**The task**
Pick out each line with the word "multiplexers" from the material that follows.
★ ★ ★
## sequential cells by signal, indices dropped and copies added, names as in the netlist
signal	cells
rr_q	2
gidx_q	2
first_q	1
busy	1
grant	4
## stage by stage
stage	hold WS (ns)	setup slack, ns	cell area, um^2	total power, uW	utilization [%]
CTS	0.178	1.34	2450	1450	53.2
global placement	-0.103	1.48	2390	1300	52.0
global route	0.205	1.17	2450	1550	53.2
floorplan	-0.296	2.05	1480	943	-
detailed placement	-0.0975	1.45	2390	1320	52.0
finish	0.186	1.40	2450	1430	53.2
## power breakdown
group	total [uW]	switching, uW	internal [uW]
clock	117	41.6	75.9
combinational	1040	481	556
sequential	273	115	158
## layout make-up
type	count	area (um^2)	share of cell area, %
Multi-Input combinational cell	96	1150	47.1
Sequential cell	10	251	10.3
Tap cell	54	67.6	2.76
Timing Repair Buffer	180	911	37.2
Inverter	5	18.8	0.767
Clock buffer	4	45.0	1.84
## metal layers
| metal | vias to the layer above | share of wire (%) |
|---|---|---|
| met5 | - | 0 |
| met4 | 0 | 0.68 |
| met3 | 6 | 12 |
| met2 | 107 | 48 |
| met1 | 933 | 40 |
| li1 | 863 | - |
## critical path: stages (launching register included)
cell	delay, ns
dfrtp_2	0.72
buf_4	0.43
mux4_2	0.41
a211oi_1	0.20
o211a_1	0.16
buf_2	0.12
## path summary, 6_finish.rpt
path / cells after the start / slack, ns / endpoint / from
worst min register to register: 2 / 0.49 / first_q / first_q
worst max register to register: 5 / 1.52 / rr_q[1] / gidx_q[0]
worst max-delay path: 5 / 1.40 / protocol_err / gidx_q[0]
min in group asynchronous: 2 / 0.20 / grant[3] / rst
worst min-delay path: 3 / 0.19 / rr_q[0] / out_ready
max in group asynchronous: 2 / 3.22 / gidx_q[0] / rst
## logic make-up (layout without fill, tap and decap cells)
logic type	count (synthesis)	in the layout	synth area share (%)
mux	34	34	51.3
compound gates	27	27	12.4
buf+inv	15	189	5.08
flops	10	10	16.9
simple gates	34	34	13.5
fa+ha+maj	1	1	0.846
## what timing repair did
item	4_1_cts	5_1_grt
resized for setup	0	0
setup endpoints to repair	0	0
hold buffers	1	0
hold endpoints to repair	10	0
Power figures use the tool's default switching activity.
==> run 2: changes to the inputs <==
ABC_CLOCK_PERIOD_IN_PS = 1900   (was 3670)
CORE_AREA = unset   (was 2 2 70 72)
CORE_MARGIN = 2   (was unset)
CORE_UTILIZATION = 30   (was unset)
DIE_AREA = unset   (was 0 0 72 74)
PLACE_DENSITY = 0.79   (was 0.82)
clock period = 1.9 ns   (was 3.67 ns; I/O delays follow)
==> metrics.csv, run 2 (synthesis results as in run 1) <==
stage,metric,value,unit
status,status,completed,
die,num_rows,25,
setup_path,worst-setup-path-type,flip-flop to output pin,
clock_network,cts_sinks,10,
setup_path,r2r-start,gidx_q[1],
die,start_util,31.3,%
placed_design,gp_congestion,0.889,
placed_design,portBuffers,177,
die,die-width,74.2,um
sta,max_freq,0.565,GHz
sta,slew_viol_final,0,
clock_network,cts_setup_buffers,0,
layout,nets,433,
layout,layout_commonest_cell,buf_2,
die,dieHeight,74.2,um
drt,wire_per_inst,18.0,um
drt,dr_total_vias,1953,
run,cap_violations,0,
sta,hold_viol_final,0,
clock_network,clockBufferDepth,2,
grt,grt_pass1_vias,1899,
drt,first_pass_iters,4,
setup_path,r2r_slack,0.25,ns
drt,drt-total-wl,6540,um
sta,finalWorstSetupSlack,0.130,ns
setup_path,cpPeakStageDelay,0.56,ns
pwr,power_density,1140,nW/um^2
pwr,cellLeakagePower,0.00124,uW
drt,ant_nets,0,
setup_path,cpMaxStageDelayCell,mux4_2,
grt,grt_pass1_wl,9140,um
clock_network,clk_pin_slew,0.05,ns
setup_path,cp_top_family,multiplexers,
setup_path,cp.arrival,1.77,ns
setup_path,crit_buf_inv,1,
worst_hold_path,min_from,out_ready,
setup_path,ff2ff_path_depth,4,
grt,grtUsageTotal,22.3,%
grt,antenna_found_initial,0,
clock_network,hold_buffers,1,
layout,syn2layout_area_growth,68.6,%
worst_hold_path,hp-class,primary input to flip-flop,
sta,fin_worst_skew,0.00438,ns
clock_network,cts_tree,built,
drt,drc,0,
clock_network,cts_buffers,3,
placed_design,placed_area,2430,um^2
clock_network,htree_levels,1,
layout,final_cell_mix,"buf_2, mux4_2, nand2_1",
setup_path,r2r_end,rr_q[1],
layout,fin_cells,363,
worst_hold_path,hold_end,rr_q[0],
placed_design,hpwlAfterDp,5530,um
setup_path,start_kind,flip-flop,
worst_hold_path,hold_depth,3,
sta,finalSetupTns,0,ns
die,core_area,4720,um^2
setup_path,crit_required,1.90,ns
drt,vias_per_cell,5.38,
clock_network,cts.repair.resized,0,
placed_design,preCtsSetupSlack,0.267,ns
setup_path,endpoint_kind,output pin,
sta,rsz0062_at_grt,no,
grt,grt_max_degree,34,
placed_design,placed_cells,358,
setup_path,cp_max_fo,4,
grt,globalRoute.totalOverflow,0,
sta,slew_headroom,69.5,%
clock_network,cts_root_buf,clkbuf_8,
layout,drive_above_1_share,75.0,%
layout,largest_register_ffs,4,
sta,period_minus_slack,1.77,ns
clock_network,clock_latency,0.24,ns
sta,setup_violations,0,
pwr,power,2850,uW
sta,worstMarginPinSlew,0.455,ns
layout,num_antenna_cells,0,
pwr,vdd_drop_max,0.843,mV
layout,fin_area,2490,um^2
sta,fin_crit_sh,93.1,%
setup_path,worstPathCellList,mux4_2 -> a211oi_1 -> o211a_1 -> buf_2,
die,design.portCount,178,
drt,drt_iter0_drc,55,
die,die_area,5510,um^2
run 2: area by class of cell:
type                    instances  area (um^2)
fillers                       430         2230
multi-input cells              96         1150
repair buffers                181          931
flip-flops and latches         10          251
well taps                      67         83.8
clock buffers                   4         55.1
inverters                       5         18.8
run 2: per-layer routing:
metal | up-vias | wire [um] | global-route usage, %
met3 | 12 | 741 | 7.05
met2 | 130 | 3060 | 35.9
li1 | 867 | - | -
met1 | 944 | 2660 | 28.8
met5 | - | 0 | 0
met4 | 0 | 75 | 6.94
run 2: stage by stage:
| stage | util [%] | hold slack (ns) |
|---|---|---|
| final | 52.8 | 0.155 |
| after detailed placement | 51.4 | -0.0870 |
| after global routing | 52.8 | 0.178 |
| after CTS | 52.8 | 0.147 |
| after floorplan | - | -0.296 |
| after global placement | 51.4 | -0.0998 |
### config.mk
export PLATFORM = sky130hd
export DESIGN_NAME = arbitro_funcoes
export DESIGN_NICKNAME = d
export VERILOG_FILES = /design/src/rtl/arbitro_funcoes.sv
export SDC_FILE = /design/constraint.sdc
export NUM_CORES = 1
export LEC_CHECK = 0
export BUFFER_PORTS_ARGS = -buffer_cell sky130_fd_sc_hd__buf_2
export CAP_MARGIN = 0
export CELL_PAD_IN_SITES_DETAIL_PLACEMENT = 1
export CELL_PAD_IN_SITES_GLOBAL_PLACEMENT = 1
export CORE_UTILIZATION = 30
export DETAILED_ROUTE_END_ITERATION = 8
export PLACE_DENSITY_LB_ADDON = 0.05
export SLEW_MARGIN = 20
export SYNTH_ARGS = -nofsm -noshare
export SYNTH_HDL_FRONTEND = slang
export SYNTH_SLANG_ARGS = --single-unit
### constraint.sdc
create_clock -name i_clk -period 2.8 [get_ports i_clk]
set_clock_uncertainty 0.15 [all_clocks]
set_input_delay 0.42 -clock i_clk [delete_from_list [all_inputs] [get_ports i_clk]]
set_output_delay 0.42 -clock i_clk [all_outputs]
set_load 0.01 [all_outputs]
★ ★ ★
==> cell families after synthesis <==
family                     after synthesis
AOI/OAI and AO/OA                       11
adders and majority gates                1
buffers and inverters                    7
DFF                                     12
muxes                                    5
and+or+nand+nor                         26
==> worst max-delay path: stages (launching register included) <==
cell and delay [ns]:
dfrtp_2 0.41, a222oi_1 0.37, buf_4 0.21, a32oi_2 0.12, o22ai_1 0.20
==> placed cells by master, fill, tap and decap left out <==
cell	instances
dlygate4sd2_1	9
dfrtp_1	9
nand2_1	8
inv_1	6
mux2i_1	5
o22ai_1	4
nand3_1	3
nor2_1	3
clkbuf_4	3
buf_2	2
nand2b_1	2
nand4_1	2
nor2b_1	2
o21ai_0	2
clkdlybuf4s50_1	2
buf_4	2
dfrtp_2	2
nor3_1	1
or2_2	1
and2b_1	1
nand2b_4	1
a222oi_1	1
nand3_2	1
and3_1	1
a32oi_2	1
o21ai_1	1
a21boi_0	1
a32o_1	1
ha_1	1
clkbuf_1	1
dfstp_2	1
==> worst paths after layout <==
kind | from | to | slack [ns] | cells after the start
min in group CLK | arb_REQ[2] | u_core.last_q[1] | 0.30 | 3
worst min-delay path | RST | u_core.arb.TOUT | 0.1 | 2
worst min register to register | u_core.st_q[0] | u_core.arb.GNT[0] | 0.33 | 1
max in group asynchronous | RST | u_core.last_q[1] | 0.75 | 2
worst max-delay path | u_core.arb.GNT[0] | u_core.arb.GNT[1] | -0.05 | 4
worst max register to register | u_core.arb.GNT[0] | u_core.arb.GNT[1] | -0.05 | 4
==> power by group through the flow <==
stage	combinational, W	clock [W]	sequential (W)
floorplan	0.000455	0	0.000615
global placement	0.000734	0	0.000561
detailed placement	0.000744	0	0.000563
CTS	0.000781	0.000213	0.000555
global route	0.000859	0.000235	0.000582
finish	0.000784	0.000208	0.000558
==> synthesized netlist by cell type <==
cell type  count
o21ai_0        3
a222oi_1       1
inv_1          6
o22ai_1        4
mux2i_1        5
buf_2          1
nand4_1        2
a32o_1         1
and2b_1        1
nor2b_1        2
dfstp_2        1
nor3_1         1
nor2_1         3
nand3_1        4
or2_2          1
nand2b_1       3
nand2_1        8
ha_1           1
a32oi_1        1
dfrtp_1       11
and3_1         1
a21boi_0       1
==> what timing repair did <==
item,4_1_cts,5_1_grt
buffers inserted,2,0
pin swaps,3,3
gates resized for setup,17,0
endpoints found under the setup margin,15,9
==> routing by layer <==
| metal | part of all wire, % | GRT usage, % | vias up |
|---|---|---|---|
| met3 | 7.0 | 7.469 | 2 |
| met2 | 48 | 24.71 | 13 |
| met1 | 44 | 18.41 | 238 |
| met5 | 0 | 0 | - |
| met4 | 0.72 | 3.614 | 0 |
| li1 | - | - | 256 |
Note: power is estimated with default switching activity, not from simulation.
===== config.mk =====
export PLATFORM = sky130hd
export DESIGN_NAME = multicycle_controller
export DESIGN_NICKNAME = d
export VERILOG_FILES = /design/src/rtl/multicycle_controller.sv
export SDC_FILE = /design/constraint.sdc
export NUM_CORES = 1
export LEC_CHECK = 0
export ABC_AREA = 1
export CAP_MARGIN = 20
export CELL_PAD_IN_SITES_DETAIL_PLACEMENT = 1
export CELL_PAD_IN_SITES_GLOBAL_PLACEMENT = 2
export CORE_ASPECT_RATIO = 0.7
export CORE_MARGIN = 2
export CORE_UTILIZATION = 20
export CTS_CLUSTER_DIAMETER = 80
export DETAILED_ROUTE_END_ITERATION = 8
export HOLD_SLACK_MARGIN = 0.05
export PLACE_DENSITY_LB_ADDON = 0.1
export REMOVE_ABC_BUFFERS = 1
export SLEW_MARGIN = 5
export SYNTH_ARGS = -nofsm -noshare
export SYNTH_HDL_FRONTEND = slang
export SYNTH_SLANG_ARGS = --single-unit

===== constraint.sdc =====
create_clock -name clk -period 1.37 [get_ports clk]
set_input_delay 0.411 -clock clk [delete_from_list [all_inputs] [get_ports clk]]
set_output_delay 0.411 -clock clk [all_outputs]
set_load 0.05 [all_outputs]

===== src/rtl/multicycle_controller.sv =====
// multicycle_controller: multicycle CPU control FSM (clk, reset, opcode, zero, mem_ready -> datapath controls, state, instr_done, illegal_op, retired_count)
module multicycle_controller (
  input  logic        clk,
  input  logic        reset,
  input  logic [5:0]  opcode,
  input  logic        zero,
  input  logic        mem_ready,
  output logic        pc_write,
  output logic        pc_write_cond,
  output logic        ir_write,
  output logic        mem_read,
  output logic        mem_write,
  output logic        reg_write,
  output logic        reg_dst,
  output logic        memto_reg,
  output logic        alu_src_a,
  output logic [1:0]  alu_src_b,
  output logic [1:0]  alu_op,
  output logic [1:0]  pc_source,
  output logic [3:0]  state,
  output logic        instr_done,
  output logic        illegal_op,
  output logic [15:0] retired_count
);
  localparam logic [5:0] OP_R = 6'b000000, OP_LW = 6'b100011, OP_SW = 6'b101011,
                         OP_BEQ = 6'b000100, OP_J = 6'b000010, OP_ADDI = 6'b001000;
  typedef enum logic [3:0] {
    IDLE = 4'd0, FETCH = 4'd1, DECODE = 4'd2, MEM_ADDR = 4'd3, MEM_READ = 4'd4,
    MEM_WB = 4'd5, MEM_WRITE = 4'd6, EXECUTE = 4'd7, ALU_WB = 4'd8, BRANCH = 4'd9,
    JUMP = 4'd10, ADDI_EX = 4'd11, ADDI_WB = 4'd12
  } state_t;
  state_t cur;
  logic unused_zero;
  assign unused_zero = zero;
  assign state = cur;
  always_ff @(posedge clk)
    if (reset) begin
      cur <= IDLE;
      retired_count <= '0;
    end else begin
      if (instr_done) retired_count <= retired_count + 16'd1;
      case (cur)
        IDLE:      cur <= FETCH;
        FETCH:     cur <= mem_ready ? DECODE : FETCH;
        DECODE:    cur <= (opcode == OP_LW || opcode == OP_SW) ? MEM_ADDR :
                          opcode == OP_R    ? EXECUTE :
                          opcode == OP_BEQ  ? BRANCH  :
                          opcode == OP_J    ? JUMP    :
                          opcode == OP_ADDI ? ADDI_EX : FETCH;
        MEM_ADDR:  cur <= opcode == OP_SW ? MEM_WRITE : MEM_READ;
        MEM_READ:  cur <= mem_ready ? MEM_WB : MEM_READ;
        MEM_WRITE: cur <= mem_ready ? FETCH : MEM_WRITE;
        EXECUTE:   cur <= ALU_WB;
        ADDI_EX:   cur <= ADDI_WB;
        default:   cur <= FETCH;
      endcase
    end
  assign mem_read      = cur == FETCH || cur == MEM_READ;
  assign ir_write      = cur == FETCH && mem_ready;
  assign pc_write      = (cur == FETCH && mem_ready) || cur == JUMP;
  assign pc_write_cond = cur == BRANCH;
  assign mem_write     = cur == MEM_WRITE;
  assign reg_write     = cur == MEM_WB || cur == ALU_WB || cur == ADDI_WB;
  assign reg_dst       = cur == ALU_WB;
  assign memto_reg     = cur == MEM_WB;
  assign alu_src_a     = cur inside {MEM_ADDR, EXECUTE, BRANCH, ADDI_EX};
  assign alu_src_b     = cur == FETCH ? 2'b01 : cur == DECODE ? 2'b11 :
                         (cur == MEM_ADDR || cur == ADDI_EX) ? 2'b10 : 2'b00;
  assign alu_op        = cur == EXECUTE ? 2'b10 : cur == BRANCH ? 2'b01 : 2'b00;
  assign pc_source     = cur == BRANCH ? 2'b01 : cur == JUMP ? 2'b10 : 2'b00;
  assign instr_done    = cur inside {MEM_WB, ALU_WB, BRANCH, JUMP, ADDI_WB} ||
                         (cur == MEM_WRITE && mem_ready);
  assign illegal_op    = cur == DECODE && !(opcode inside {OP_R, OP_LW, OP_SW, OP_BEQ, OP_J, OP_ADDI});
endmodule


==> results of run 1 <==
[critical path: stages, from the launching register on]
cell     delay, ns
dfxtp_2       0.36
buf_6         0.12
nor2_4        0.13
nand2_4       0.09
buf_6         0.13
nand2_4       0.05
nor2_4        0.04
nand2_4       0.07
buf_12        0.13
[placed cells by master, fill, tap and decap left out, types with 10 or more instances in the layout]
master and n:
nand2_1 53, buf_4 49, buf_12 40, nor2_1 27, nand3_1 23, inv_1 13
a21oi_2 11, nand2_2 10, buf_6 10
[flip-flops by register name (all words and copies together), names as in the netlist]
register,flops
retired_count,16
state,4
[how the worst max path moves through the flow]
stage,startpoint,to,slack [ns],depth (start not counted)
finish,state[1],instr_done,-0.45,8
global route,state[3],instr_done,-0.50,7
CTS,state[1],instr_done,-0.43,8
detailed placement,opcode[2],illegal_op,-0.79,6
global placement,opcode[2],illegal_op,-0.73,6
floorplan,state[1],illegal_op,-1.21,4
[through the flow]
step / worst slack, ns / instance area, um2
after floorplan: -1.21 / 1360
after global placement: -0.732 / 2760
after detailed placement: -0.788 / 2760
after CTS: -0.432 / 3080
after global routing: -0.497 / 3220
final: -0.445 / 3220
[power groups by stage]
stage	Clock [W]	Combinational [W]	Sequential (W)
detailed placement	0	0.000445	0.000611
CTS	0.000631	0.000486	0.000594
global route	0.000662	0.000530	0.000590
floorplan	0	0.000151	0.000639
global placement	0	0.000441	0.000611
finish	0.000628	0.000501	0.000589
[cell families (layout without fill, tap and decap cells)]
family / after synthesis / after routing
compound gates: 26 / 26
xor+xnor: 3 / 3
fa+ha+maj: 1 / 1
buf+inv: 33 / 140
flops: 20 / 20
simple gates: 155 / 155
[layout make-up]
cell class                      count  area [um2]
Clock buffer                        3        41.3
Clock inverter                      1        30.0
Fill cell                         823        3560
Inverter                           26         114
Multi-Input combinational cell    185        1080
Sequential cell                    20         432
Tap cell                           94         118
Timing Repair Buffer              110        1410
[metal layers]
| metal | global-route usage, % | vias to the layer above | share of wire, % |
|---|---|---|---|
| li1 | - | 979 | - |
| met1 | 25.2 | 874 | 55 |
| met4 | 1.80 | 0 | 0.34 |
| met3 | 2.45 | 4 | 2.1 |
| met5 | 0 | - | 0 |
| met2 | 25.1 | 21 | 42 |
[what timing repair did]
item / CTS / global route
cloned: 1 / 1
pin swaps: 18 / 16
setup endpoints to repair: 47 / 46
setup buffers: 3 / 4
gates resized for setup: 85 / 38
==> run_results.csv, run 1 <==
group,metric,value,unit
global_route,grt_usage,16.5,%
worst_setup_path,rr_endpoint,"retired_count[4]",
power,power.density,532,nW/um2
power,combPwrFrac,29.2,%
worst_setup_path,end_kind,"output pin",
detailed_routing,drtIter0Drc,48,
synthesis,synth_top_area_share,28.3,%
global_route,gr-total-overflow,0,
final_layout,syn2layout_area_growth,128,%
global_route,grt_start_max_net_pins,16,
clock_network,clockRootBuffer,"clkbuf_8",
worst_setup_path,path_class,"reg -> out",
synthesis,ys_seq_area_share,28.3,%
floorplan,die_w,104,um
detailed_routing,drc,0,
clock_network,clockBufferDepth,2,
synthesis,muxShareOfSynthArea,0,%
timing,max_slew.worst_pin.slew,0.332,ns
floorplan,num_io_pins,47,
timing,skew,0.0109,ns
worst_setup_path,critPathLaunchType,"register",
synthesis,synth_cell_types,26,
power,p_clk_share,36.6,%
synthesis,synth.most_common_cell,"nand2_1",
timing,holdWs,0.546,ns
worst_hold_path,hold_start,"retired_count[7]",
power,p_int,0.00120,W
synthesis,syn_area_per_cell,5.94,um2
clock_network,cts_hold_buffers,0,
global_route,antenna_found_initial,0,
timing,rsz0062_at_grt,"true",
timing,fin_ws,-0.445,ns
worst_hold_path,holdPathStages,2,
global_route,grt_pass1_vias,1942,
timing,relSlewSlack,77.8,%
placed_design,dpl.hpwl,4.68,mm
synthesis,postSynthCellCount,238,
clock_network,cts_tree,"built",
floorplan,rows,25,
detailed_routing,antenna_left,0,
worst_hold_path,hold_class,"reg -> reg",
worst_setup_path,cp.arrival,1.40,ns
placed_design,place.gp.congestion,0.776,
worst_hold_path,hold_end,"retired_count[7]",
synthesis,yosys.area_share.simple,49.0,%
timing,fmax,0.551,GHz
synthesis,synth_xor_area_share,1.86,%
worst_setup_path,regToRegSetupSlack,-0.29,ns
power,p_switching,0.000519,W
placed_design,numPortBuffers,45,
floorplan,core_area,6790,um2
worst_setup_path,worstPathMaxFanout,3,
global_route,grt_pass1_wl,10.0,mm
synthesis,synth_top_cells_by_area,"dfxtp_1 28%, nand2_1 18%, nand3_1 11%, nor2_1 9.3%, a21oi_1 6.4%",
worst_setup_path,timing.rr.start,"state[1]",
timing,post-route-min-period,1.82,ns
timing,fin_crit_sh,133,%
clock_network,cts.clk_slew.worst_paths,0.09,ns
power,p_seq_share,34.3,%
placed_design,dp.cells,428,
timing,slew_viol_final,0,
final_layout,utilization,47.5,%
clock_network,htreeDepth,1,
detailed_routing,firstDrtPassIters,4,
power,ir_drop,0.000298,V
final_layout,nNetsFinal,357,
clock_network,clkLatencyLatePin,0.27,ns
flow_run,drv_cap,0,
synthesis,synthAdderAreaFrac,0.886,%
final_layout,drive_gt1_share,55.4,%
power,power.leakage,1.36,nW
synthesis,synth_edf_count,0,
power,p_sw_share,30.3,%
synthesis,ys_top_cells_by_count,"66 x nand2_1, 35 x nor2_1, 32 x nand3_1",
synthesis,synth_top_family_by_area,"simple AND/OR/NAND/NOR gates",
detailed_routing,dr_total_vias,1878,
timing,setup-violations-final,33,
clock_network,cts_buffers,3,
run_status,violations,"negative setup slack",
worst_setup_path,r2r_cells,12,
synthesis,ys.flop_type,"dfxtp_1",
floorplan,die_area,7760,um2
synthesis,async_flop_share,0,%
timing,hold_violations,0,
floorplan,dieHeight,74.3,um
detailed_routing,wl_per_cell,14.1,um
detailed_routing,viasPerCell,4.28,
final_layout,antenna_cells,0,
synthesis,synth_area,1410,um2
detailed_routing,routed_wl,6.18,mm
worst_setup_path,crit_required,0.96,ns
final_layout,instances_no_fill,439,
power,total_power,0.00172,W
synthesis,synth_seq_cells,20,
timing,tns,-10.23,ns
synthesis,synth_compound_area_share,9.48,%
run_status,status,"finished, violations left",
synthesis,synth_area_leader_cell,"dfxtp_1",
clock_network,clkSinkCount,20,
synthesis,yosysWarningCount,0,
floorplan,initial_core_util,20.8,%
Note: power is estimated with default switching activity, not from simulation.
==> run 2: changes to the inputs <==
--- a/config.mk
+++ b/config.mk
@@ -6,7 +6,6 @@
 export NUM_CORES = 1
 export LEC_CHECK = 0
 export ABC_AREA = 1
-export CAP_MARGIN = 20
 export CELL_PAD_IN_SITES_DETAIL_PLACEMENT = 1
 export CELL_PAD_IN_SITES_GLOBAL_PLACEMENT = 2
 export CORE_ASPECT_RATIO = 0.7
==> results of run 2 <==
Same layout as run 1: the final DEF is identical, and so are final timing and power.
★ ★ ★
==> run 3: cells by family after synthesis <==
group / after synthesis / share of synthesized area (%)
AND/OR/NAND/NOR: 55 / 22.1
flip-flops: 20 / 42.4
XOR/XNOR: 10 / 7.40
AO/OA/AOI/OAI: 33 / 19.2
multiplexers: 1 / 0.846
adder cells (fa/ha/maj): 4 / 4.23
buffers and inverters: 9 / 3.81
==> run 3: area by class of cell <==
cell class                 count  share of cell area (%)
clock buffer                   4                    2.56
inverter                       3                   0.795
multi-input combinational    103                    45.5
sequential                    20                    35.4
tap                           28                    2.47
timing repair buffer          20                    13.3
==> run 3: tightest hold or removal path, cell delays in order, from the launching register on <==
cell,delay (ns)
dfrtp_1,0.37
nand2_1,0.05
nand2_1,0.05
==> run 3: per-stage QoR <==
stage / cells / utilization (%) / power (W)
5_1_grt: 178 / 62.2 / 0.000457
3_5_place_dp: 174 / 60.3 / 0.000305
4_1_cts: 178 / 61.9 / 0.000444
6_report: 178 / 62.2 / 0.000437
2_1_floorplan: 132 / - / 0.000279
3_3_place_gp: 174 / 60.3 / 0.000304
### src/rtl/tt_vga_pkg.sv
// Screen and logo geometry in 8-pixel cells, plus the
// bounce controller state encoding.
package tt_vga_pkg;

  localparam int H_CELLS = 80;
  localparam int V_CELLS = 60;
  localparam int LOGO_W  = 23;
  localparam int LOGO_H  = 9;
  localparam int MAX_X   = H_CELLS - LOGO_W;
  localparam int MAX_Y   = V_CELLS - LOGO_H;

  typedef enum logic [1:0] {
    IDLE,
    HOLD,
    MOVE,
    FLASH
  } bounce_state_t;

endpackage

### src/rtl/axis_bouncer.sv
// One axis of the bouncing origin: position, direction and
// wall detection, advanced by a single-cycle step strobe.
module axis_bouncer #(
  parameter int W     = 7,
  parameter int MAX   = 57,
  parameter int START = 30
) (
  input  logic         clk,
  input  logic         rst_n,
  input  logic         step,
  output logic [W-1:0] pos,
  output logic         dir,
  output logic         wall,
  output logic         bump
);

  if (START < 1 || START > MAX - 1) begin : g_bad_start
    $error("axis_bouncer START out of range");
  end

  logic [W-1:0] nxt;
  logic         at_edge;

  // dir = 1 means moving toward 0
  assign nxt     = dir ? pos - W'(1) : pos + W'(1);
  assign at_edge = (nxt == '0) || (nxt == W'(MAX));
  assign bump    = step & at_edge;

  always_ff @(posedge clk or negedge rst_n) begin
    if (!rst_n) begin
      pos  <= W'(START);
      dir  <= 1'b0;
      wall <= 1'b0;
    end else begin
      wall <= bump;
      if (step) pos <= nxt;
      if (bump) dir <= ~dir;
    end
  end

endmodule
★ ★ ★
**Final answer**
setup_path,cp_top_family,multiplexers,
multiplexers: 1 / 0.846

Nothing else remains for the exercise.